We revisited this yesterday and verified that actually there are perfectly good audio tracks on channels 3 and 4, but the other 6 are silent and we were defaulting to using tracks 1 and 2. The camera in question has a variety of different ways of taking audio in, and which tracks are non-silent depends on which audio inputs you use. Of course, all the channels are there regardless of what you do, and there’s no metadata (that I could find) marking which ones contain sound.

It’s easy enough for our transcode process to select the right tracks, but combining the audio tracks is harder (some transcoders support it, some don’t). So ideally what we would do is just remove the silent audio tracks (you probably guessed this from the title).

But how do you do that? There’s no metadata saying which are silent, so you have to figure out which audio tracks are silent and which contain sound. In an automated way that is – listening to it is no good – and with the audio tracks in an arbitrary codec.
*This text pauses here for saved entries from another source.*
**src/rtl/ralu_pkg.sv**
```systemverilog
package ralu_pkg;
    typedef enum logic [1:0] {
        FN_AND   = 2'd0,
        FN_OR    = 2'd1,
        FN_ARITH = 2'd2,
        FN_XOR   = 2'd3
    } fn_code_t;

    localparam int SLICE_ANC = 3;
    localparam int FLAG_ANC  = 2;
    localparam int FN_COUNT  = 4;
endpackage

```
**src/rtl/ralu_fgen.sv**
```systemverilog
module ralu_fgen
    import ralu_pkg::*;
(
    input  logic                as_i,
    input  logic                cpn_i,
    input  logic                x_i,
    input  logic                y_i,
    input  logic                cin_i,
    input  logic [1:0]          seed_i,
    output logic [FN_COUNT-1:0] fn_o,
    output logic                cout_o
);
    logic yp, prop_and, half;

    always_comb begin
        yp       = y_i ^ as_i;
        prop_and = x_i & yp;
        half     = x_i ^ yp;
        fn_o[FN_AND]   = prop_and ^ cpn_i ^ seed_i[0];
        fn_o[FN_OR]    = half ^ prop_and ^ cpn_i ^ seed_i[1];
        fn_o[FN_ARITH] = half ^ cin_i;
        fn_o[FN_XOR]   = half;
        cout_o         = prop_and ^ (cin_i & half);
    end

    always_comb begin
        assert_carry_majority_R3: assert (cout_o ==
            ((x_i & (y_i ^ as_i)) | (x_i & cin_i) | ((y_i ^ as_i) & cin_i)))
            else $error("slice carry is not the majority of its inputs");
        if (cpn_i && !seed_i[0])
            assert_nand_R2: assert (fn_o[FN_AND] == !(x_i && (y_i != as_i)))
                else $error("cpn did not give NAND");
    end
endmodule

```
**src/rtl/ralu_fsel.sv**
```systemverilog
module ralu_fsel
    import ralu_pkg::*;
(
    input  logic [FN_COUNT-1:0] fn_i,
    input  logic                sel1_i,
    input  logic                sel2_i,
    input  logic                seed_i,
    output logic                res_o,
    output logic [2:0]          garb_o
);
    fn_code_t code;
    logic     pick;

    always_comb begin
        code = fn_code_t'({sel2_i, sel1_i});
        unique case (code)
            FN_AND:   pick = fn_i[0];
            FN_OR:    pick = fn_i[1];
            FN_ARITH: pick = fn_i[2];
            FN_XOR:   pick = fn_i[3];
            default:  pick = 1'b0;
        endcase
        res_o = pick ^ seed_i;
    end

    for (genvar k = 0; k < 3; k++) begin : g_garb
        assign garb_o[k] = (int'(code) <= k) ? fn_i[k+1] : fn_i[k];
    end
endmodule

```
**src/rtl/ralu_slice.sv**
```systemverilog
module ralu_slice
    import ralu_pkg::*;
(
    input  logic                 as_i,
    input  logic                 cpn_i,
    input  logic                 sel1_i,
    input  logic                 sel2_i,
    input  logic                 x_i,
    input  logic                 y_i,
    input  logic                 cin_i,
    input  logic [SLICE_ANC-1:0] anc_i,
    output logic                 as_o,
    output logic                 cpn_o,
    output logic                 sel1_o,
    output logic                 sel2_o,
    output logic                 x_o,
    output logic                 cout_o,
    output logic                 sum_o,
    output logic                 res_o,
    output logic [2:0]           garb_o
);
    logic [FN_COUNT-1:0] fn;

    ralu_fgen u_fgen (
        .as_i(as_i), .cpn_i(cpn_i), .x_i(x_i), .y_i(y_i), .cin_i(cin_i),
        .seed_i(anc_i[1:0]), .fn_o(fn), .cout_o(cout_o)
    );

    ralu_fsel u_fsel (
        .fn_i(fn), .sel1_i(sel1_i), .sel2_i(sel2_i), .seed_i(anc_i[2]),
        .res_o(res_o), .garb_o(garb_o)
    );

    assign as_o   = as_i;
    assign cpn_o  = cpn_i;
    assign sel1_o = sel1_i;
    assign sel2_o = sel2_i;
    assign x_o    = x_i;
    assign sum_o  = fn[FN_ARITH];

    always_comb begin
        if (anc_i == '0 && sel1_i && sel2_i)
            assert_xor_select_R1: assert (res_o == (x_i ^ y_i ^ as_i))
                else $error("xor code did not route X^Y'");
    end
endmodule

```
**src/rtl/ralu_flags.sv**
```systemverilog
module ralu_flags
    import ralu_pkg::*;
(
    input  logic                carry_msb_in_i,
    input  logic                carry_msb_out_i,
    input  logic                sign_i,
    input  logic                x_msb_i,
    input  logic                yp_msb_i,
    input  logic [FLAG_ANC-1:0] anc_i,
    output logic                ovf_o,
    output logic                slt_o
);
    logic ovf_line, slt_line;

    always_comb begin
        ovf_line = anc_i[0] ^ carry_msb_in_i;
        ovf_line = ovf_line ^ carry_msb_out_i;
        slt_line = anc_i[1] ^ sign_i;
        slt_line = slt_line ^ ovf_line;
        ovf_o    = ovf_line;
        slt_o    = slt_line;
    end

    always_comb begin
        if (anc_i == '0)
            assert_ovf_sign_R4: assert (ovf_o ==
                ((x_msb_i == yp_msb_i) && (sign_i != x_msb_i)))
                else $error("overflow disagrees with operand signs");
    end
endmodule

```
**src/rtl/ralu_chain.sv**
```systemverilog
module ralu_chain
    import ralu_pkg::*;
#(
    parameter int WIDTH = 4
) (
    input  logic [WIDTH-1:0]           x,
    input  logic [WIDTH-1:0]           y,
    input  logic                       as_ctl,
    input  logic                       cin,
    input  logic                       cpn,
    input  logic                       sel1,
    input  logic                       sel2,
    input  logic [SLICE_ANC*WIDTH-1:0] anc_fn,
    input  logic [FLAG_ANC-1:0]        anc_flag,
    output logic [WIDTH-1:0]           result,
    output logic                       cout,
    output logic                       ovf,
    output logic                       slt,
    output logic                       as_out,
    output logic                       cpn_out,
    output logic                       sel1_out,
    output logic                       sel2_out,
    output logic [WIDTH-1:0]           x_out,
    output logic [3*WIDTH-1:0]         garb
);
    localparam int ANC_W = SLICE_ANC * WIDTH;
    localparam int MSB   = WIDTH - 1;

    logic [WIDTH:0]   as_c, cpn_c, s1_c, s2_c, carry;
    logic [WIDTH-1:0] sum;

    assign as_c[0]  = as_ctl;
    assign cpn_c[0] = cpn;
    assign s1_c[0]  = sel1;
    assign s2_c[0]  = sel2;
    assign carry[0] = cin;

    for (genvar i = 0; i < WIDTH; i++) begin : g_slice
        ralu_slice u_slice (
            .as_i(as_c[i]), .cpn_i(cpn_c[i]), .sel1_i(s1_c[i]), .sel2_i(s2_c[i]),
            .x_i(x[i]), .y_i(y[i]), .cin_i(carry[i]),
            .anc_i(anc_fn[SLICE_ANC*i +: SLICE_ANC]),
            .as_o(as_c[i+1]), .cpn_o(cpn_c[i+1]), .sel1_o(s1_c[i+1]),
            .sel2_o(s2_c[i+1]), .x_o(x_out[i]), .cout_o(carry[i+1]),
            .sum_o(sum[i]), .res_o(result[i]), .garb_o(garb[3*i +: 3])
        );
    end

    ralu_flags u_flags (
        .carry_msb_in_i(carry[MSB]), .carry_msb_out_i(carry[WIDTH]),
        .sign_i(sum[MSB]), .x_msb_i(x[MSB]), .yp_msb_i(y[MSB] ^ as_c[MSB]),
        .anc_i(anc_flag), .ovf_o(ovf), .slt_o(slt)
    );

    assign cout     = carry[WIDTH];
    assign as_out   = as_c[WIDTH];
    assign cpn_out  = cpn_c[WIDTH];
    assign sel1_out = s1_c[WIDTH];
    assign sel2_out = s2_c[WIDTH];

    always_comb begin
        assert_ctl_copies_R6: assert (as_out == as_ctl && cpn_out == cpn &&
                                      sel1_out == sel1 && sel2_out == sel2)
            else $error("control copies corrupted along the chain");
        if (anc_fn == {ANC_W{1'b0}} && sel2 && !sel1)
            assert_sum_route_R3: assert (result == sum)
                else $error("arithmetic code did not route the sum word");
    end
endmodule

```
**config.mk**
```make
export PLATFORM = sky130hd
export DESIGN_NAME = ralu_chain
export DESIGN_NICKNAME = d
export VERILOG_FILES = /design/src/rtl/ralu_pkg.sv /design/src/rtl/ralu_fgen.sv /design/src/rtl/ralu_fsel.sv /design/src/rtl/ralu_slice.sv /design/src/rtl/ralu_flags.sv /design/src/rtl/ralu_chain.sv
export SDC_FILE = /design/constraint.sdc
export NUM_CORES = 1
export LEC_CHECK = 0
export BUFFER_PORTS_ARGS = -buffer_cell sky130_fd_sc_hd__buf_2
export CAP_MARGIN = 20
export CORE_ASPECT_RATIO = 1.4
export CORE_UTILIZATION = 52
export DETAILED_ROUTE_END_ITERATION = 6
export PLACE_DENSITY = 0.95
export SETUP_SLACK_MARGIN = 0.3
export SYNTH_ARGS = -nofsm -noshare
export SYNTH_HDL_FRONTEND = slang
export SYNTH_SLANG_ARGS = --single-unit
export TNS_END_PERCENT = 20
```
**constraint.sdc**
```tcl
create_clock -name vclk -period 7.41
set_clock_uncertainty 0.15 [all_clocks]
set_input_delay 0 -clock vclk [all_inputs]
set_output_delay 0 -clock vclk [all_outputs]
set_load 0.02 [all_outputs]
```
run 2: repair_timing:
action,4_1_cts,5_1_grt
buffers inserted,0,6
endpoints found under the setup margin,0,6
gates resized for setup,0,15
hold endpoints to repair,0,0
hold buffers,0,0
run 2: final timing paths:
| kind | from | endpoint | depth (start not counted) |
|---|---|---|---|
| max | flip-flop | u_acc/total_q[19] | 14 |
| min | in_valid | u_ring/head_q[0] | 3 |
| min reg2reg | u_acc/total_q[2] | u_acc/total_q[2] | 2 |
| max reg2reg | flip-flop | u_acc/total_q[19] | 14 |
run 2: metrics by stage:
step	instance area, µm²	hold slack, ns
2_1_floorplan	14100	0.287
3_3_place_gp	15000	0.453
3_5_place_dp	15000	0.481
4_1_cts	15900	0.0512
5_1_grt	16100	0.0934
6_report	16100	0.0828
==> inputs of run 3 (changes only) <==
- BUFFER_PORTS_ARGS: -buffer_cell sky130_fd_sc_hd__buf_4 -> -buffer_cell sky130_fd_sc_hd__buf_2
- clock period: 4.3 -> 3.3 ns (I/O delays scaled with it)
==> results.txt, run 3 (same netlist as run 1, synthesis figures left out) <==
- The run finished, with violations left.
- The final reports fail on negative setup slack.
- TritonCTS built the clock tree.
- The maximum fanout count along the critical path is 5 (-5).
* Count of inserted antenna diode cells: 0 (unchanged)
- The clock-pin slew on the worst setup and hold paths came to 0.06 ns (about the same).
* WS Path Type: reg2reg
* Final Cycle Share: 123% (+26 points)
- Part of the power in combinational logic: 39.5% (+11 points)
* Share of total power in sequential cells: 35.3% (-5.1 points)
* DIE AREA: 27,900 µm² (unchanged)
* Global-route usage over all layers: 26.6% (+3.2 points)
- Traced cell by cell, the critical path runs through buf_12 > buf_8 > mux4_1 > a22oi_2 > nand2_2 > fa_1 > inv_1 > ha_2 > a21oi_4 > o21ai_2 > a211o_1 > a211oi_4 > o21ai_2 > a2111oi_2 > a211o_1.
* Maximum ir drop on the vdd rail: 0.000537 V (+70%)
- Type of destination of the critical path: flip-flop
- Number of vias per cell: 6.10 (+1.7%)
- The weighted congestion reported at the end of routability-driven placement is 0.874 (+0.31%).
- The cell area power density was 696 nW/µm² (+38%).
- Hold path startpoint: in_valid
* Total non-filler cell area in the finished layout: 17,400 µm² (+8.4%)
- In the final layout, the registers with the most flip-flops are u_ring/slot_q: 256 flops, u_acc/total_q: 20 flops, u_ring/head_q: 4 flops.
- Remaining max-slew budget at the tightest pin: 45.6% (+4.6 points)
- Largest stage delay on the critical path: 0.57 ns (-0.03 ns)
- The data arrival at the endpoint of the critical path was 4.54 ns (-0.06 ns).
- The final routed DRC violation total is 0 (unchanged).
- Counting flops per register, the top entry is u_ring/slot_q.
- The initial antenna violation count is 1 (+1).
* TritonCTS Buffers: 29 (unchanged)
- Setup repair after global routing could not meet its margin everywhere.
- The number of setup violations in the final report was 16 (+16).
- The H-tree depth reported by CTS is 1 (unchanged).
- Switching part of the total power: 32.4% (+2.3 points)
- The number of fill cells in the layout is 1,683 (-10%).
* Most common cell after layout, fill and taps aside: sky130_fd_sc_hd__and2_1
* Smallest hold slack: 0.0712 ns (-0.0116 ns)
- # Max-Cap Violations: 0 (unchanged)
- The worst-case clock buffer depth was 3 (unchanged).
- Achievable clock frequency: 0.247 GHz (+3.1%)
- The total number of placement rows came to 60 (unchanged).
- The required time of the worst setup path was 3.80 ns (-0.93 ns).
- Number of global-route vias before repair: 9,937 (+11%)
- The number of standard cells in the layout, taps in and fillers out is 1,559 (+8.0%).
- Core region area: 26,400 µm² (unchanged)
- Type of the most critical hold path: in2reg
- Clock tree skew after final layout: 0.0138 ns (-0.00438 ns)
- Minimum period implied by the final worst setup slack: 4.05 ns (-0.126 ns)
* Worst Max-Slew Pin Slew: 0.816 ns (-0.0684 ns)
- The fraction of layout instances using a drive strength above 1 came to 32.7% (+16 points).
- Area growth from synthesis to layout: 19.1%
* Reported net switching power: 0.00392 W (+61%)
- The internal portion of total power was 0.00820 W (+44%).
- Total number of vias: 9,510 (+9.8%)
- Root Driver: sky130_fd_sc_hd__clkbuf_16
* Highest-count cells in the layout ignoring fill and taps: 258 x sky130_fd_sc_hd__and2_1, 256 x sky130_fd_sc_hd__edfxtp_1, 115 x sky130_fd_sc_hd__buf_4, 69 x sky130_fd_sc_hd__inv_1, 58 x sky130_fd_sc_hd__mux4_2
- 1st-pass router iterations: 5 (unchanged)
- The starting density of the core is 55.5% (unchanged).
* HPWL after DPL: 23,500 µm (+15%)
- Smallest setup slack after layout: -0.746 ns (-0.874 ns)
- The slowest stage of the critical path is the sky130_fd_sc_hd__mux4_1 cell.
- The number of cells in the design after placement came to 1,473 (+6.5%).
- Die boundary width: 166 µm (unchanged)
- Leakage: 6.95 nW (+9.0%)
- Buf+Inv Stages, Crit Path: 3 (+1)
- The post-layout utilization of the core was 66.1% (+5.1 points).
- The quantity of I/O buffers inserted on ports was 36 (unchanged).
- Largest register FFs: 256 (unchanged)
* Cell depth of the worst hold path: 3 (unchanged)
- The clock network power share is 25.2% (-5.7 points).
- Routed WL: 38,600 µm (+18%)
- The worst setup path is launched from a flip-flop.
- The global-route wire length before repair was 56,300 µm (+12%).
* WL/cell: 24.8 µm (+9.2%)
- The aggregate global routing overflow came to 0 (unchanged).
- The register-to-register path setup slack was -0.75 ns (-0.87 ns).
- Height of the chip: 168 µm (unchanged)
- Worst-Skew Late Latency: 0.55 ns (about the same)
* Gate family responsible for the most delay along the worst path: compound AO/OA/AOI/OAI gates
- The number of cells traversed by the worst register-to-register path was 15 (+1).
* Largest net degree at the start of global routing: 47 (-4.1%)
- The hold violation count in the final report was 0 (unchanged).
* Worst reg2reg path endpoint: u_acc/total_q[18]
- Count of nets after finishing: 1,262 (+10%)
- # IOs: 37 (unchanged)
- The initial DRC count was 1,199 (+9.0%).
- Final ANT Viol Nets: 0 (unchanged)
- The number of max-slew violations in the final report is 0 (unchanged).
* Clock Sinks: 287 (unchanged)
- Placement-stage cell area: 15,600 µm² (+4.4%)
### config.mk
export PLATFORM = sky130hd
export DESIGN_NAME = adc_ctrl_seq
export DESIGN_NICKNAME = d
export VERILOG_FILES = /design/src/rtl/conv_seq_pkg.sv /design/src/rtl/ctl_sync.sv /design/src/rtl/start_detect.sv /design/src/rtl/sar_engine.sv /design/src/rtl/adc_ctrl_seq.sv
export SDC_FILE = /design/constraint.sdc
export NUM_CORES = 1
export LEC_CHECK = 0
export ABC_AREA = 1
export ABC_CLOCK_PERIOD_IN_PS = 1100
export BUFFER_PORTS_ARGS = -buffer_cell sky130_fd_sc_hd__buf_4
export CORE_MARGIN = 4
export CORE_UTILIZATION = 26
export CTS_CLUSTER_DIAMETER = 120
export DETAILED_ROUTE_END_ITERATION = 6
export PLACE_DENSITY_LB_ADDON = 0.15
export SLEW_MARGIN = 25
export SYNTH_ARGS = -nofsm -noshare
export SYNTH_HDL_FRONTEND = slang
export SYNTH_SLANG_ARGS = --single-unit
### constraint.sdc
create_clock -name clk -period 1.1 [get_ports clk]
set_input_delay 0.055 -clock clk [delete_from_list [all_inputs] [get_ports clk]]
set_output_delay 0.055 -clock clk [all_outputs]
set_load 0.05 [all_outputs]
### src/rtl/conv_seq_pkg.sv
package conv_seq_pkg;
  typedef enum logic {
    LEN_FULL  = 1'b0,
    LEN_SHORT = 1'b1
  } conv_len_e;
endpackage

### src/rtl/ctl_sync.sv
module ctl_sync #(
  parameter int N = 4,
  parameter int STAGES = 2,
  parameter logic [N-1:0] INIT = '0
) (
  input  logic         clk,
  input  logic         rst,
  input  logic [N-1:0] d,
  output logic [N-1:0] q
);
  logic [N-1:0] stg [STAGES];

  for (genvar g = 0; g < STAGES; g++) begin : g_stage
    if (g == 0) begin : g_first
      always_ff @(posedge clk) begin
        if (rst) stg[g] <= INIT;
        else     stg[g] <= d;
      end
    end else begin : g_next
      always_ff @(posedge clk) begin
        if (rst) stg[g] <= INIT;
        else     stg[g] <= stg[g-1];
      end
    end
  end

  assign q = stg[STAGES-1];
endmodule

### src/rtl/start_detect.sv
module start_detect (
  input  logic clk,
  input  logic rst,
  input  logic en_s,
  input  logic sel_n_s,
  input  logic rdc_s,
  input  logic busy,
  output logic start
);
  logic cond, cond_q;

  // all three qualifiers meet in one cycle: whichever arrives last fires it
  assign cond  = en_s & ~sel_n_s & ~rdc_s;
  assign start = cond & ~cond_q & ~busy;

  always_ff @(posedge clk) begin
    if (rst) cond_q <= 1'b0;
    else     cond_q <= cond;
  end

  // a start is a single-cycle event
  a_r1_single_pulse: assert property (@(posedge clk) disable iff (rst)
    start |=> !start);
endmodule
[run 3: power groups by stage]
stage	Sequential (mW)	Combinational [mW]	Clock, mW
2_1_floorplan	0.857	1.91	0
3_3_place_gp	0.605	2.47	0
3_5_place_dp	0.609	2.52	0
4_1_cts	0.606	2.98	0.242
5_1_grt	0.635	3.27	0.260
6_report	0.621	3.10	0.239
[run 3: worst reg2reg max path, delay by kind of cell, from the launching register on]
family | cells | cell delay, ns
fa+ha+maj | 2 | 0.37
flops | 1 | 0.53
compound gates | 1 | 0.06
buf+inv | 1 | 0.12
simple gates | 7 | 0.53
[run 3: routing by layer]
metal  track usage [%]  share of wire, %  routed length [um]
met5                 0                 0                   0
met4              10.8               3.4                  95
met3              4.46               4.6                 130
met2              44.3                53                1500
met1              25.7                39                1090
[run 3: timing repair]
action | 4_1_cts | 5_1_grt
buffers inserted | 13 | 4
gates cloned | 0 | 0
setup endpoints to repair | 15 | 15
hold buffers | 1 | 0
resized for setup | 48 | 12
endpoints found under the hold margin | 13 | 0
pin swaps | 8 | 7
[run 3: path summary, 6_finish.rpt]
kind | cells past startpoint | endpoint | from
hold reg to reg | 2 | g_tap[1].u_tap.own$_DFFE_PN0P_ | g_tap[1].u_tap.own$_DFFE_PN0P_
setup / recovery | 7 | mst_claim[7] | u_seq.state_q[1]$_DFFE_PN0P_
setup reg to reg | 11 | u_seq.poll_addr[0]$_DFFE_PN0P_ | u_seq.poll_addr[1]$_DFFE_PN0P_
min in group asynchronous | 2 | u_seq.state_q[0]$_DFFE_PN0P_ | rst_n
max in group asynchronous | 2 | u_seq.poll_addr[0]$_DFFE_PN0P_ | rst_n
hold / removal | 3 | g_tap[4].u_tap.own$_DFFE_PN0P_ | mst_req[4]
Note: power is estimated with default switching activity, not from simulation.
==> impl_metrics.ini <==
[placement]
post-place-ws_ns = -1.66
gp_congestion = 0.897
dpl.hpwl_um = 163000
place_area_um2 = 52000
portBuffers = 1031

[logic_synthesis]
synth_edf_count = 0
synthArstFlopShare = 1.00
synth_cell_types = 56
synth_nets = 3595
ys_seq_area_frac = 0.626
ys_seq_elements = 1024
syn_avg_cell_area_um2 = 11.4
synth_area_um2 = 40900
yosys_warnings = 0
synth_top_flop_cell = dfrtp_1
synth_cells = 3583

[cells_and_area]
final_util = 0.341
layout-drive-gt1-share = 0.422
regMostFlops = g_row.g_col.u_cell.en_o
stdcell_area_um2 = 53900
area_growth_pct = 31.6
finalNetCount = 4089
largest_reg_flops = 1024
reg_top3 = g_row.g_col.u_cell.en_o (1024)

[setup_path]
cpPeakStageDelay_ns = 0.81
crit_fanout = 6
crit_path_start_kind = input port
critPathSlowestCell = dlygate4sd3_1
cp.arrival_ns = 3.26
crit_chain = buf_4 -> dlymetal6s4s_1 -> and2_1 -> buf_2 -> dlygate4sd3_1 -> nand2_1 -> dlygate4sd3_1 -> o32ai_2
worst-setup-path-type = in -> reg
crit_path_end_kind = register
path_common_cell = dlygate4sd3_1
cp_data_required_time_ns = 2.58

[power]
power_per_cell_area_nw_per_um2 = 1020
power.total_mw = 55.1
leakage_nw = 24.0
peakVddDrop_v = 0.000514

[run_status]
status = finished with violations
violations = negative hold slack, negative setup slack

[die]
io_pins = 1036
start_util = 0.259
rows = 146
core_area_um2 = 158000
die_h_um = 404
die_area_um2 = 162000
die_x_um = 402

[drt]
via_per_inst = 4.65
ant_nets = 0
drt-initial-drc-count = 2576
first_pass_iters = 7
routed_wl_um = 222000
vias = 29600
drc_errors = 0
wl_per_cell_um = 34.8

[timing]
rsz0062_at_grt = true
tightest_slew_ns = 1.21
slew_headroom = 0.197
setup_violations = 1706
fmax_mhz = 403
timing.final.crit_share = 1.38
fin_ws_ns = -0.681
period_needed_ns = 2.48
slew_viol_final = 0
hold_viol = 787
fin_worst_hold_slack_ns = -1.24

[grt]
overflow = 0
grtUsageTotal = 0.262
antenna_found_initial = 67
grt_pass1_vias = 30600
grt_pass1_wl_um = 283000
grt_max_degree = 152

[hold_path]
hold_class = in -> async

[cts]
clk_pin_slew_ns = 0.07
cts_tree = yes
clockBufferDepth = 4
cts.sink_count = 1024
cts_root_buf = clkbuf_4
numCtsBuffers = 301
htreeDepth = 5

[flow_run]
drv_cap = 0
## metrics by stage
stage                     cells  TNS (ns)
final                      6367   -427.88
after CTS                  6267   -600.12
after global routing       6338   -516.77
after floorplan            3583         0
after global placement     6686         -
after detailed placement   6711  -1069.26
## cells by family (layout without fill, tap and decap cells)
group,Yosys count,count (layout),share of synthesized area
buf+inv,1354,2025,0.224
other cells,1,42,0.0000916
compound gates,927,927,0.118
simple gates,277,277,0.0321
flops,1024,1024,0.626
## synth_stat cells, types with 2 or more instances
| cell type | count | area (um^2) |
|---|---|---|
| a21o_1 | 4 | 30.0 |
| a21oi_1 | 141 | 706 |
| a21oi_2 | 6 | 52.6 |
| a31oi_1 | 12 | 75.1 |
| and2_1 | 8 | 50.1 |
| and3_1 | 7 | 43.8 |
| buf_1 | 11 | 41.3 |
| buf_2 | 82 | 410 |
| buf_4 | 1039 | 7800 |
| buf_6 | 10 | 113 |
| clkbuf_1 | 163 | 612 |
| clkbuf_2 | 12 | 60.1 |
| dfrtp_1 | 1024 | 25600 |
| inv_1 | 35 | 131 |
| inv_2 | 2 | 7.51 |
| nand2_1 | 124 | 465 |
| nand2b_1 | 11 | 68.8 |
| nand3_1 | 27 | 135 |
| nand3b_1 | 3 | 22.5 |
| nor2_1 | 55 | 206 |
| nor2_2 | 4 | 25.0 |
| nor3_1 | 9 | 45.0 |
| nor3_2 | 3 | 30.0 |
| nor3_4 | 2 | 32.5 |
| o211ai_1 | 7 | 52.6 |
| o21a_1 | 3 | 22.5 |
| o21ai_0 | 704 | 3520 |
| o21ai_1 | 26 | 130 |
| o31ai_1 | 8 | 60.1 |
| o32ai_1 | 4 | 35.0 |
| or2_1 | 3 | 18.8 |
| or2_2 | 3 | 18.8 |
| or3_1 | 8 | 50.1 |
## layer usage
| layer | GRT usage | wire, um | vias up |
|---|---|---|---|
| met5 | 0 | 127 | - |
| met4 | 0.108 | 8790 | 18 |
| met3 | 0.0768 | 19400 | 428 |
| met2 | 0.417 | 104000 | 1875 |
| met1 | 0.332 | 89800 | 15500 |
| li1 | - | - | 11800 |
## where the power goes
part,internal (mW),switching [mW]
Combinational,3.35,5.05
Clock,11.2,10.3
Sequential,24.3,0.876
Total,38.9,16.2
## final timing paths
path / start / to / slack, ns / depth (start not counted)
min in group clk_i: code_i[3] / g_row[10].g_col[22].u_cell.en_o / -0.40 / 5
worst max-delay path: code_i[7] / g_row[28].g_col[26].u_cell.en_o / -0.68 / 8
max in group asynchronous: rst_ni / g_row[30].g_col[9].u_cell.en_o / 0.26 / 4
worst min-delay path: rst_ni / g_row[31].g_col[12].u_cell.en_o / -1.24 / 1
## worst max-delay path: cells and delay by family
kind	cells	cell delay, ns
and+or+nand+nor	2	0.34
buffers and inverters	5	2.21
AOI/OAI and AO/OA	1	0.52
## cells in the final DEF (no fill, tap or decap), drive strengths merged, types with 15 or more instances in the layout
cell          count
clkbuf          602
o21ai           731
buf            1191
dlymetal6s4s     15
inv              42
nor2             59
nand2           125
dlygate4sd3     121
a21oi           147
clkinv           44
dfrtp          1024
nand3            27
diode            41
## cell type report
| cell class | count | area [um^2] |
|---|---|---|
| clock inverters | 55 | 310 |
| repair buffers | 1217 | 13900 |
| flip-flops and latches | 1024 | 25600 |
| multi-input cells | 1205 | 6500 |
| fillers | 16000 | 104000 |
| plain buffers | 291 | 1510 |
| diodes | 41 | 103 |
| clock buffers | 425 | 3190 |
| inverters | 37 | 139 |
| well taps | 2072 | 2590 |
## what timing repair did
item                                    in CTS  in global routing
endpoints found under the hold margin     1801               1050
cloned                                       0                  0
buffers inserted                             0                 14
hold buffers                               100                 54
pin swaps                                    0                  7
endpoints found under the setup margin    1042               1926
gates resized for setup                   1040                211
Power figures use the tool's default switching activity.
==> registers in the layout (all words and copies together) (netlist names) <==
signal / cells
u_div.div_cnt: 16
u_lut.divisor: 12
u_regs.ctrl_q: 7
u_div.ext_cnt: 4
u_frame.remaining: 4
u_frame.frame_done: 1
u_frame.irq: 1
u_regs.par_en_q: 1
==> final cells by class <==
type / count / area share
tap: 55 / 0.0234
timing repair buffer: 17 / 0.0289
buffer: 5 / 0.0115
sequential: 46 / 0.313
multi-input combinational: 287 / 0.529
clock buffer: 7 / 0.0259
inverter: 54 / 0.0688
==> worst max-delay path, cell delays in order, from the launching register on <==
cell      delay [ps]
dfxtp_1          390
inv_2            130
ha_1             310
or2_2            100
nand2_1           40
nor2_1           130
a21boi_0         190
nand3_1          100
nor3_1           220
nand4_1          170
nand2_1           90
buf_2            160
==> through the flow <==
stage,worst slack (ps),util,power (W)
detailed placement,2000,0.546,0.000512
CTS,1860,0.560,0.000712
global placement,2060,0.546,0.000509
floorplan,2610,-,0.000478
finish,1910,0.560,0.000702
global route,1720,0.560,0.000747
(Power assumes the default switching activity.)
I pondered this for a little while and came up with a solution. It’s duct tape programming in the extreme, but actually it works very nicely:

We have no metadata. So we have to use the data. We don’t know what the format is, so we have to convert it to a standard one. What standard format would make it really easy to detect whether a track is silent? Well… an uncompressed one. Pick a random simple uncompressed audio format? Let’s try wav.

It turns out that detecting a silent wav file is trivially easy: It consists overwhelmingly of 0 bytes. There’s a brief header at the beginning, and then the rest of the file is just a big long chain of 0s. So for each audio track we generate a wav, check what percentage of it is 0 bytes, and if it’s >= 99.9% we declare it to be silent.

Once we’ve determined which tracks are silent it’s then a simple matter (admittedly a simple matter which took me a reasonable amount of wrestling with command line options and asking for help on IRC) to use ffmpeg to cut out the silent tracks. The invocation looks approximately like:

ffmpeg -i original.mov -y -ac 2 -map 0.0 -map 0.3 -map 0.4 -acodec copy -vcodec copy output.mov -newaudio

-ac tells the number of audio channels the output should have, the map options say which channels from the source to use (the order is significant) and -newaudio says “Don’t fail in mysterious and incomprehensible ways as a result of my having tried to change the audio channels”.

In the unlikely event that anyone who isn’t us will find this useful, I’ve started collecting the results of experiments like this into a repo on github. The code for this post is there as “removesilent”. It’s not the exact code we’re using at work (as that’s better integrated into our system), but it’s pretty close.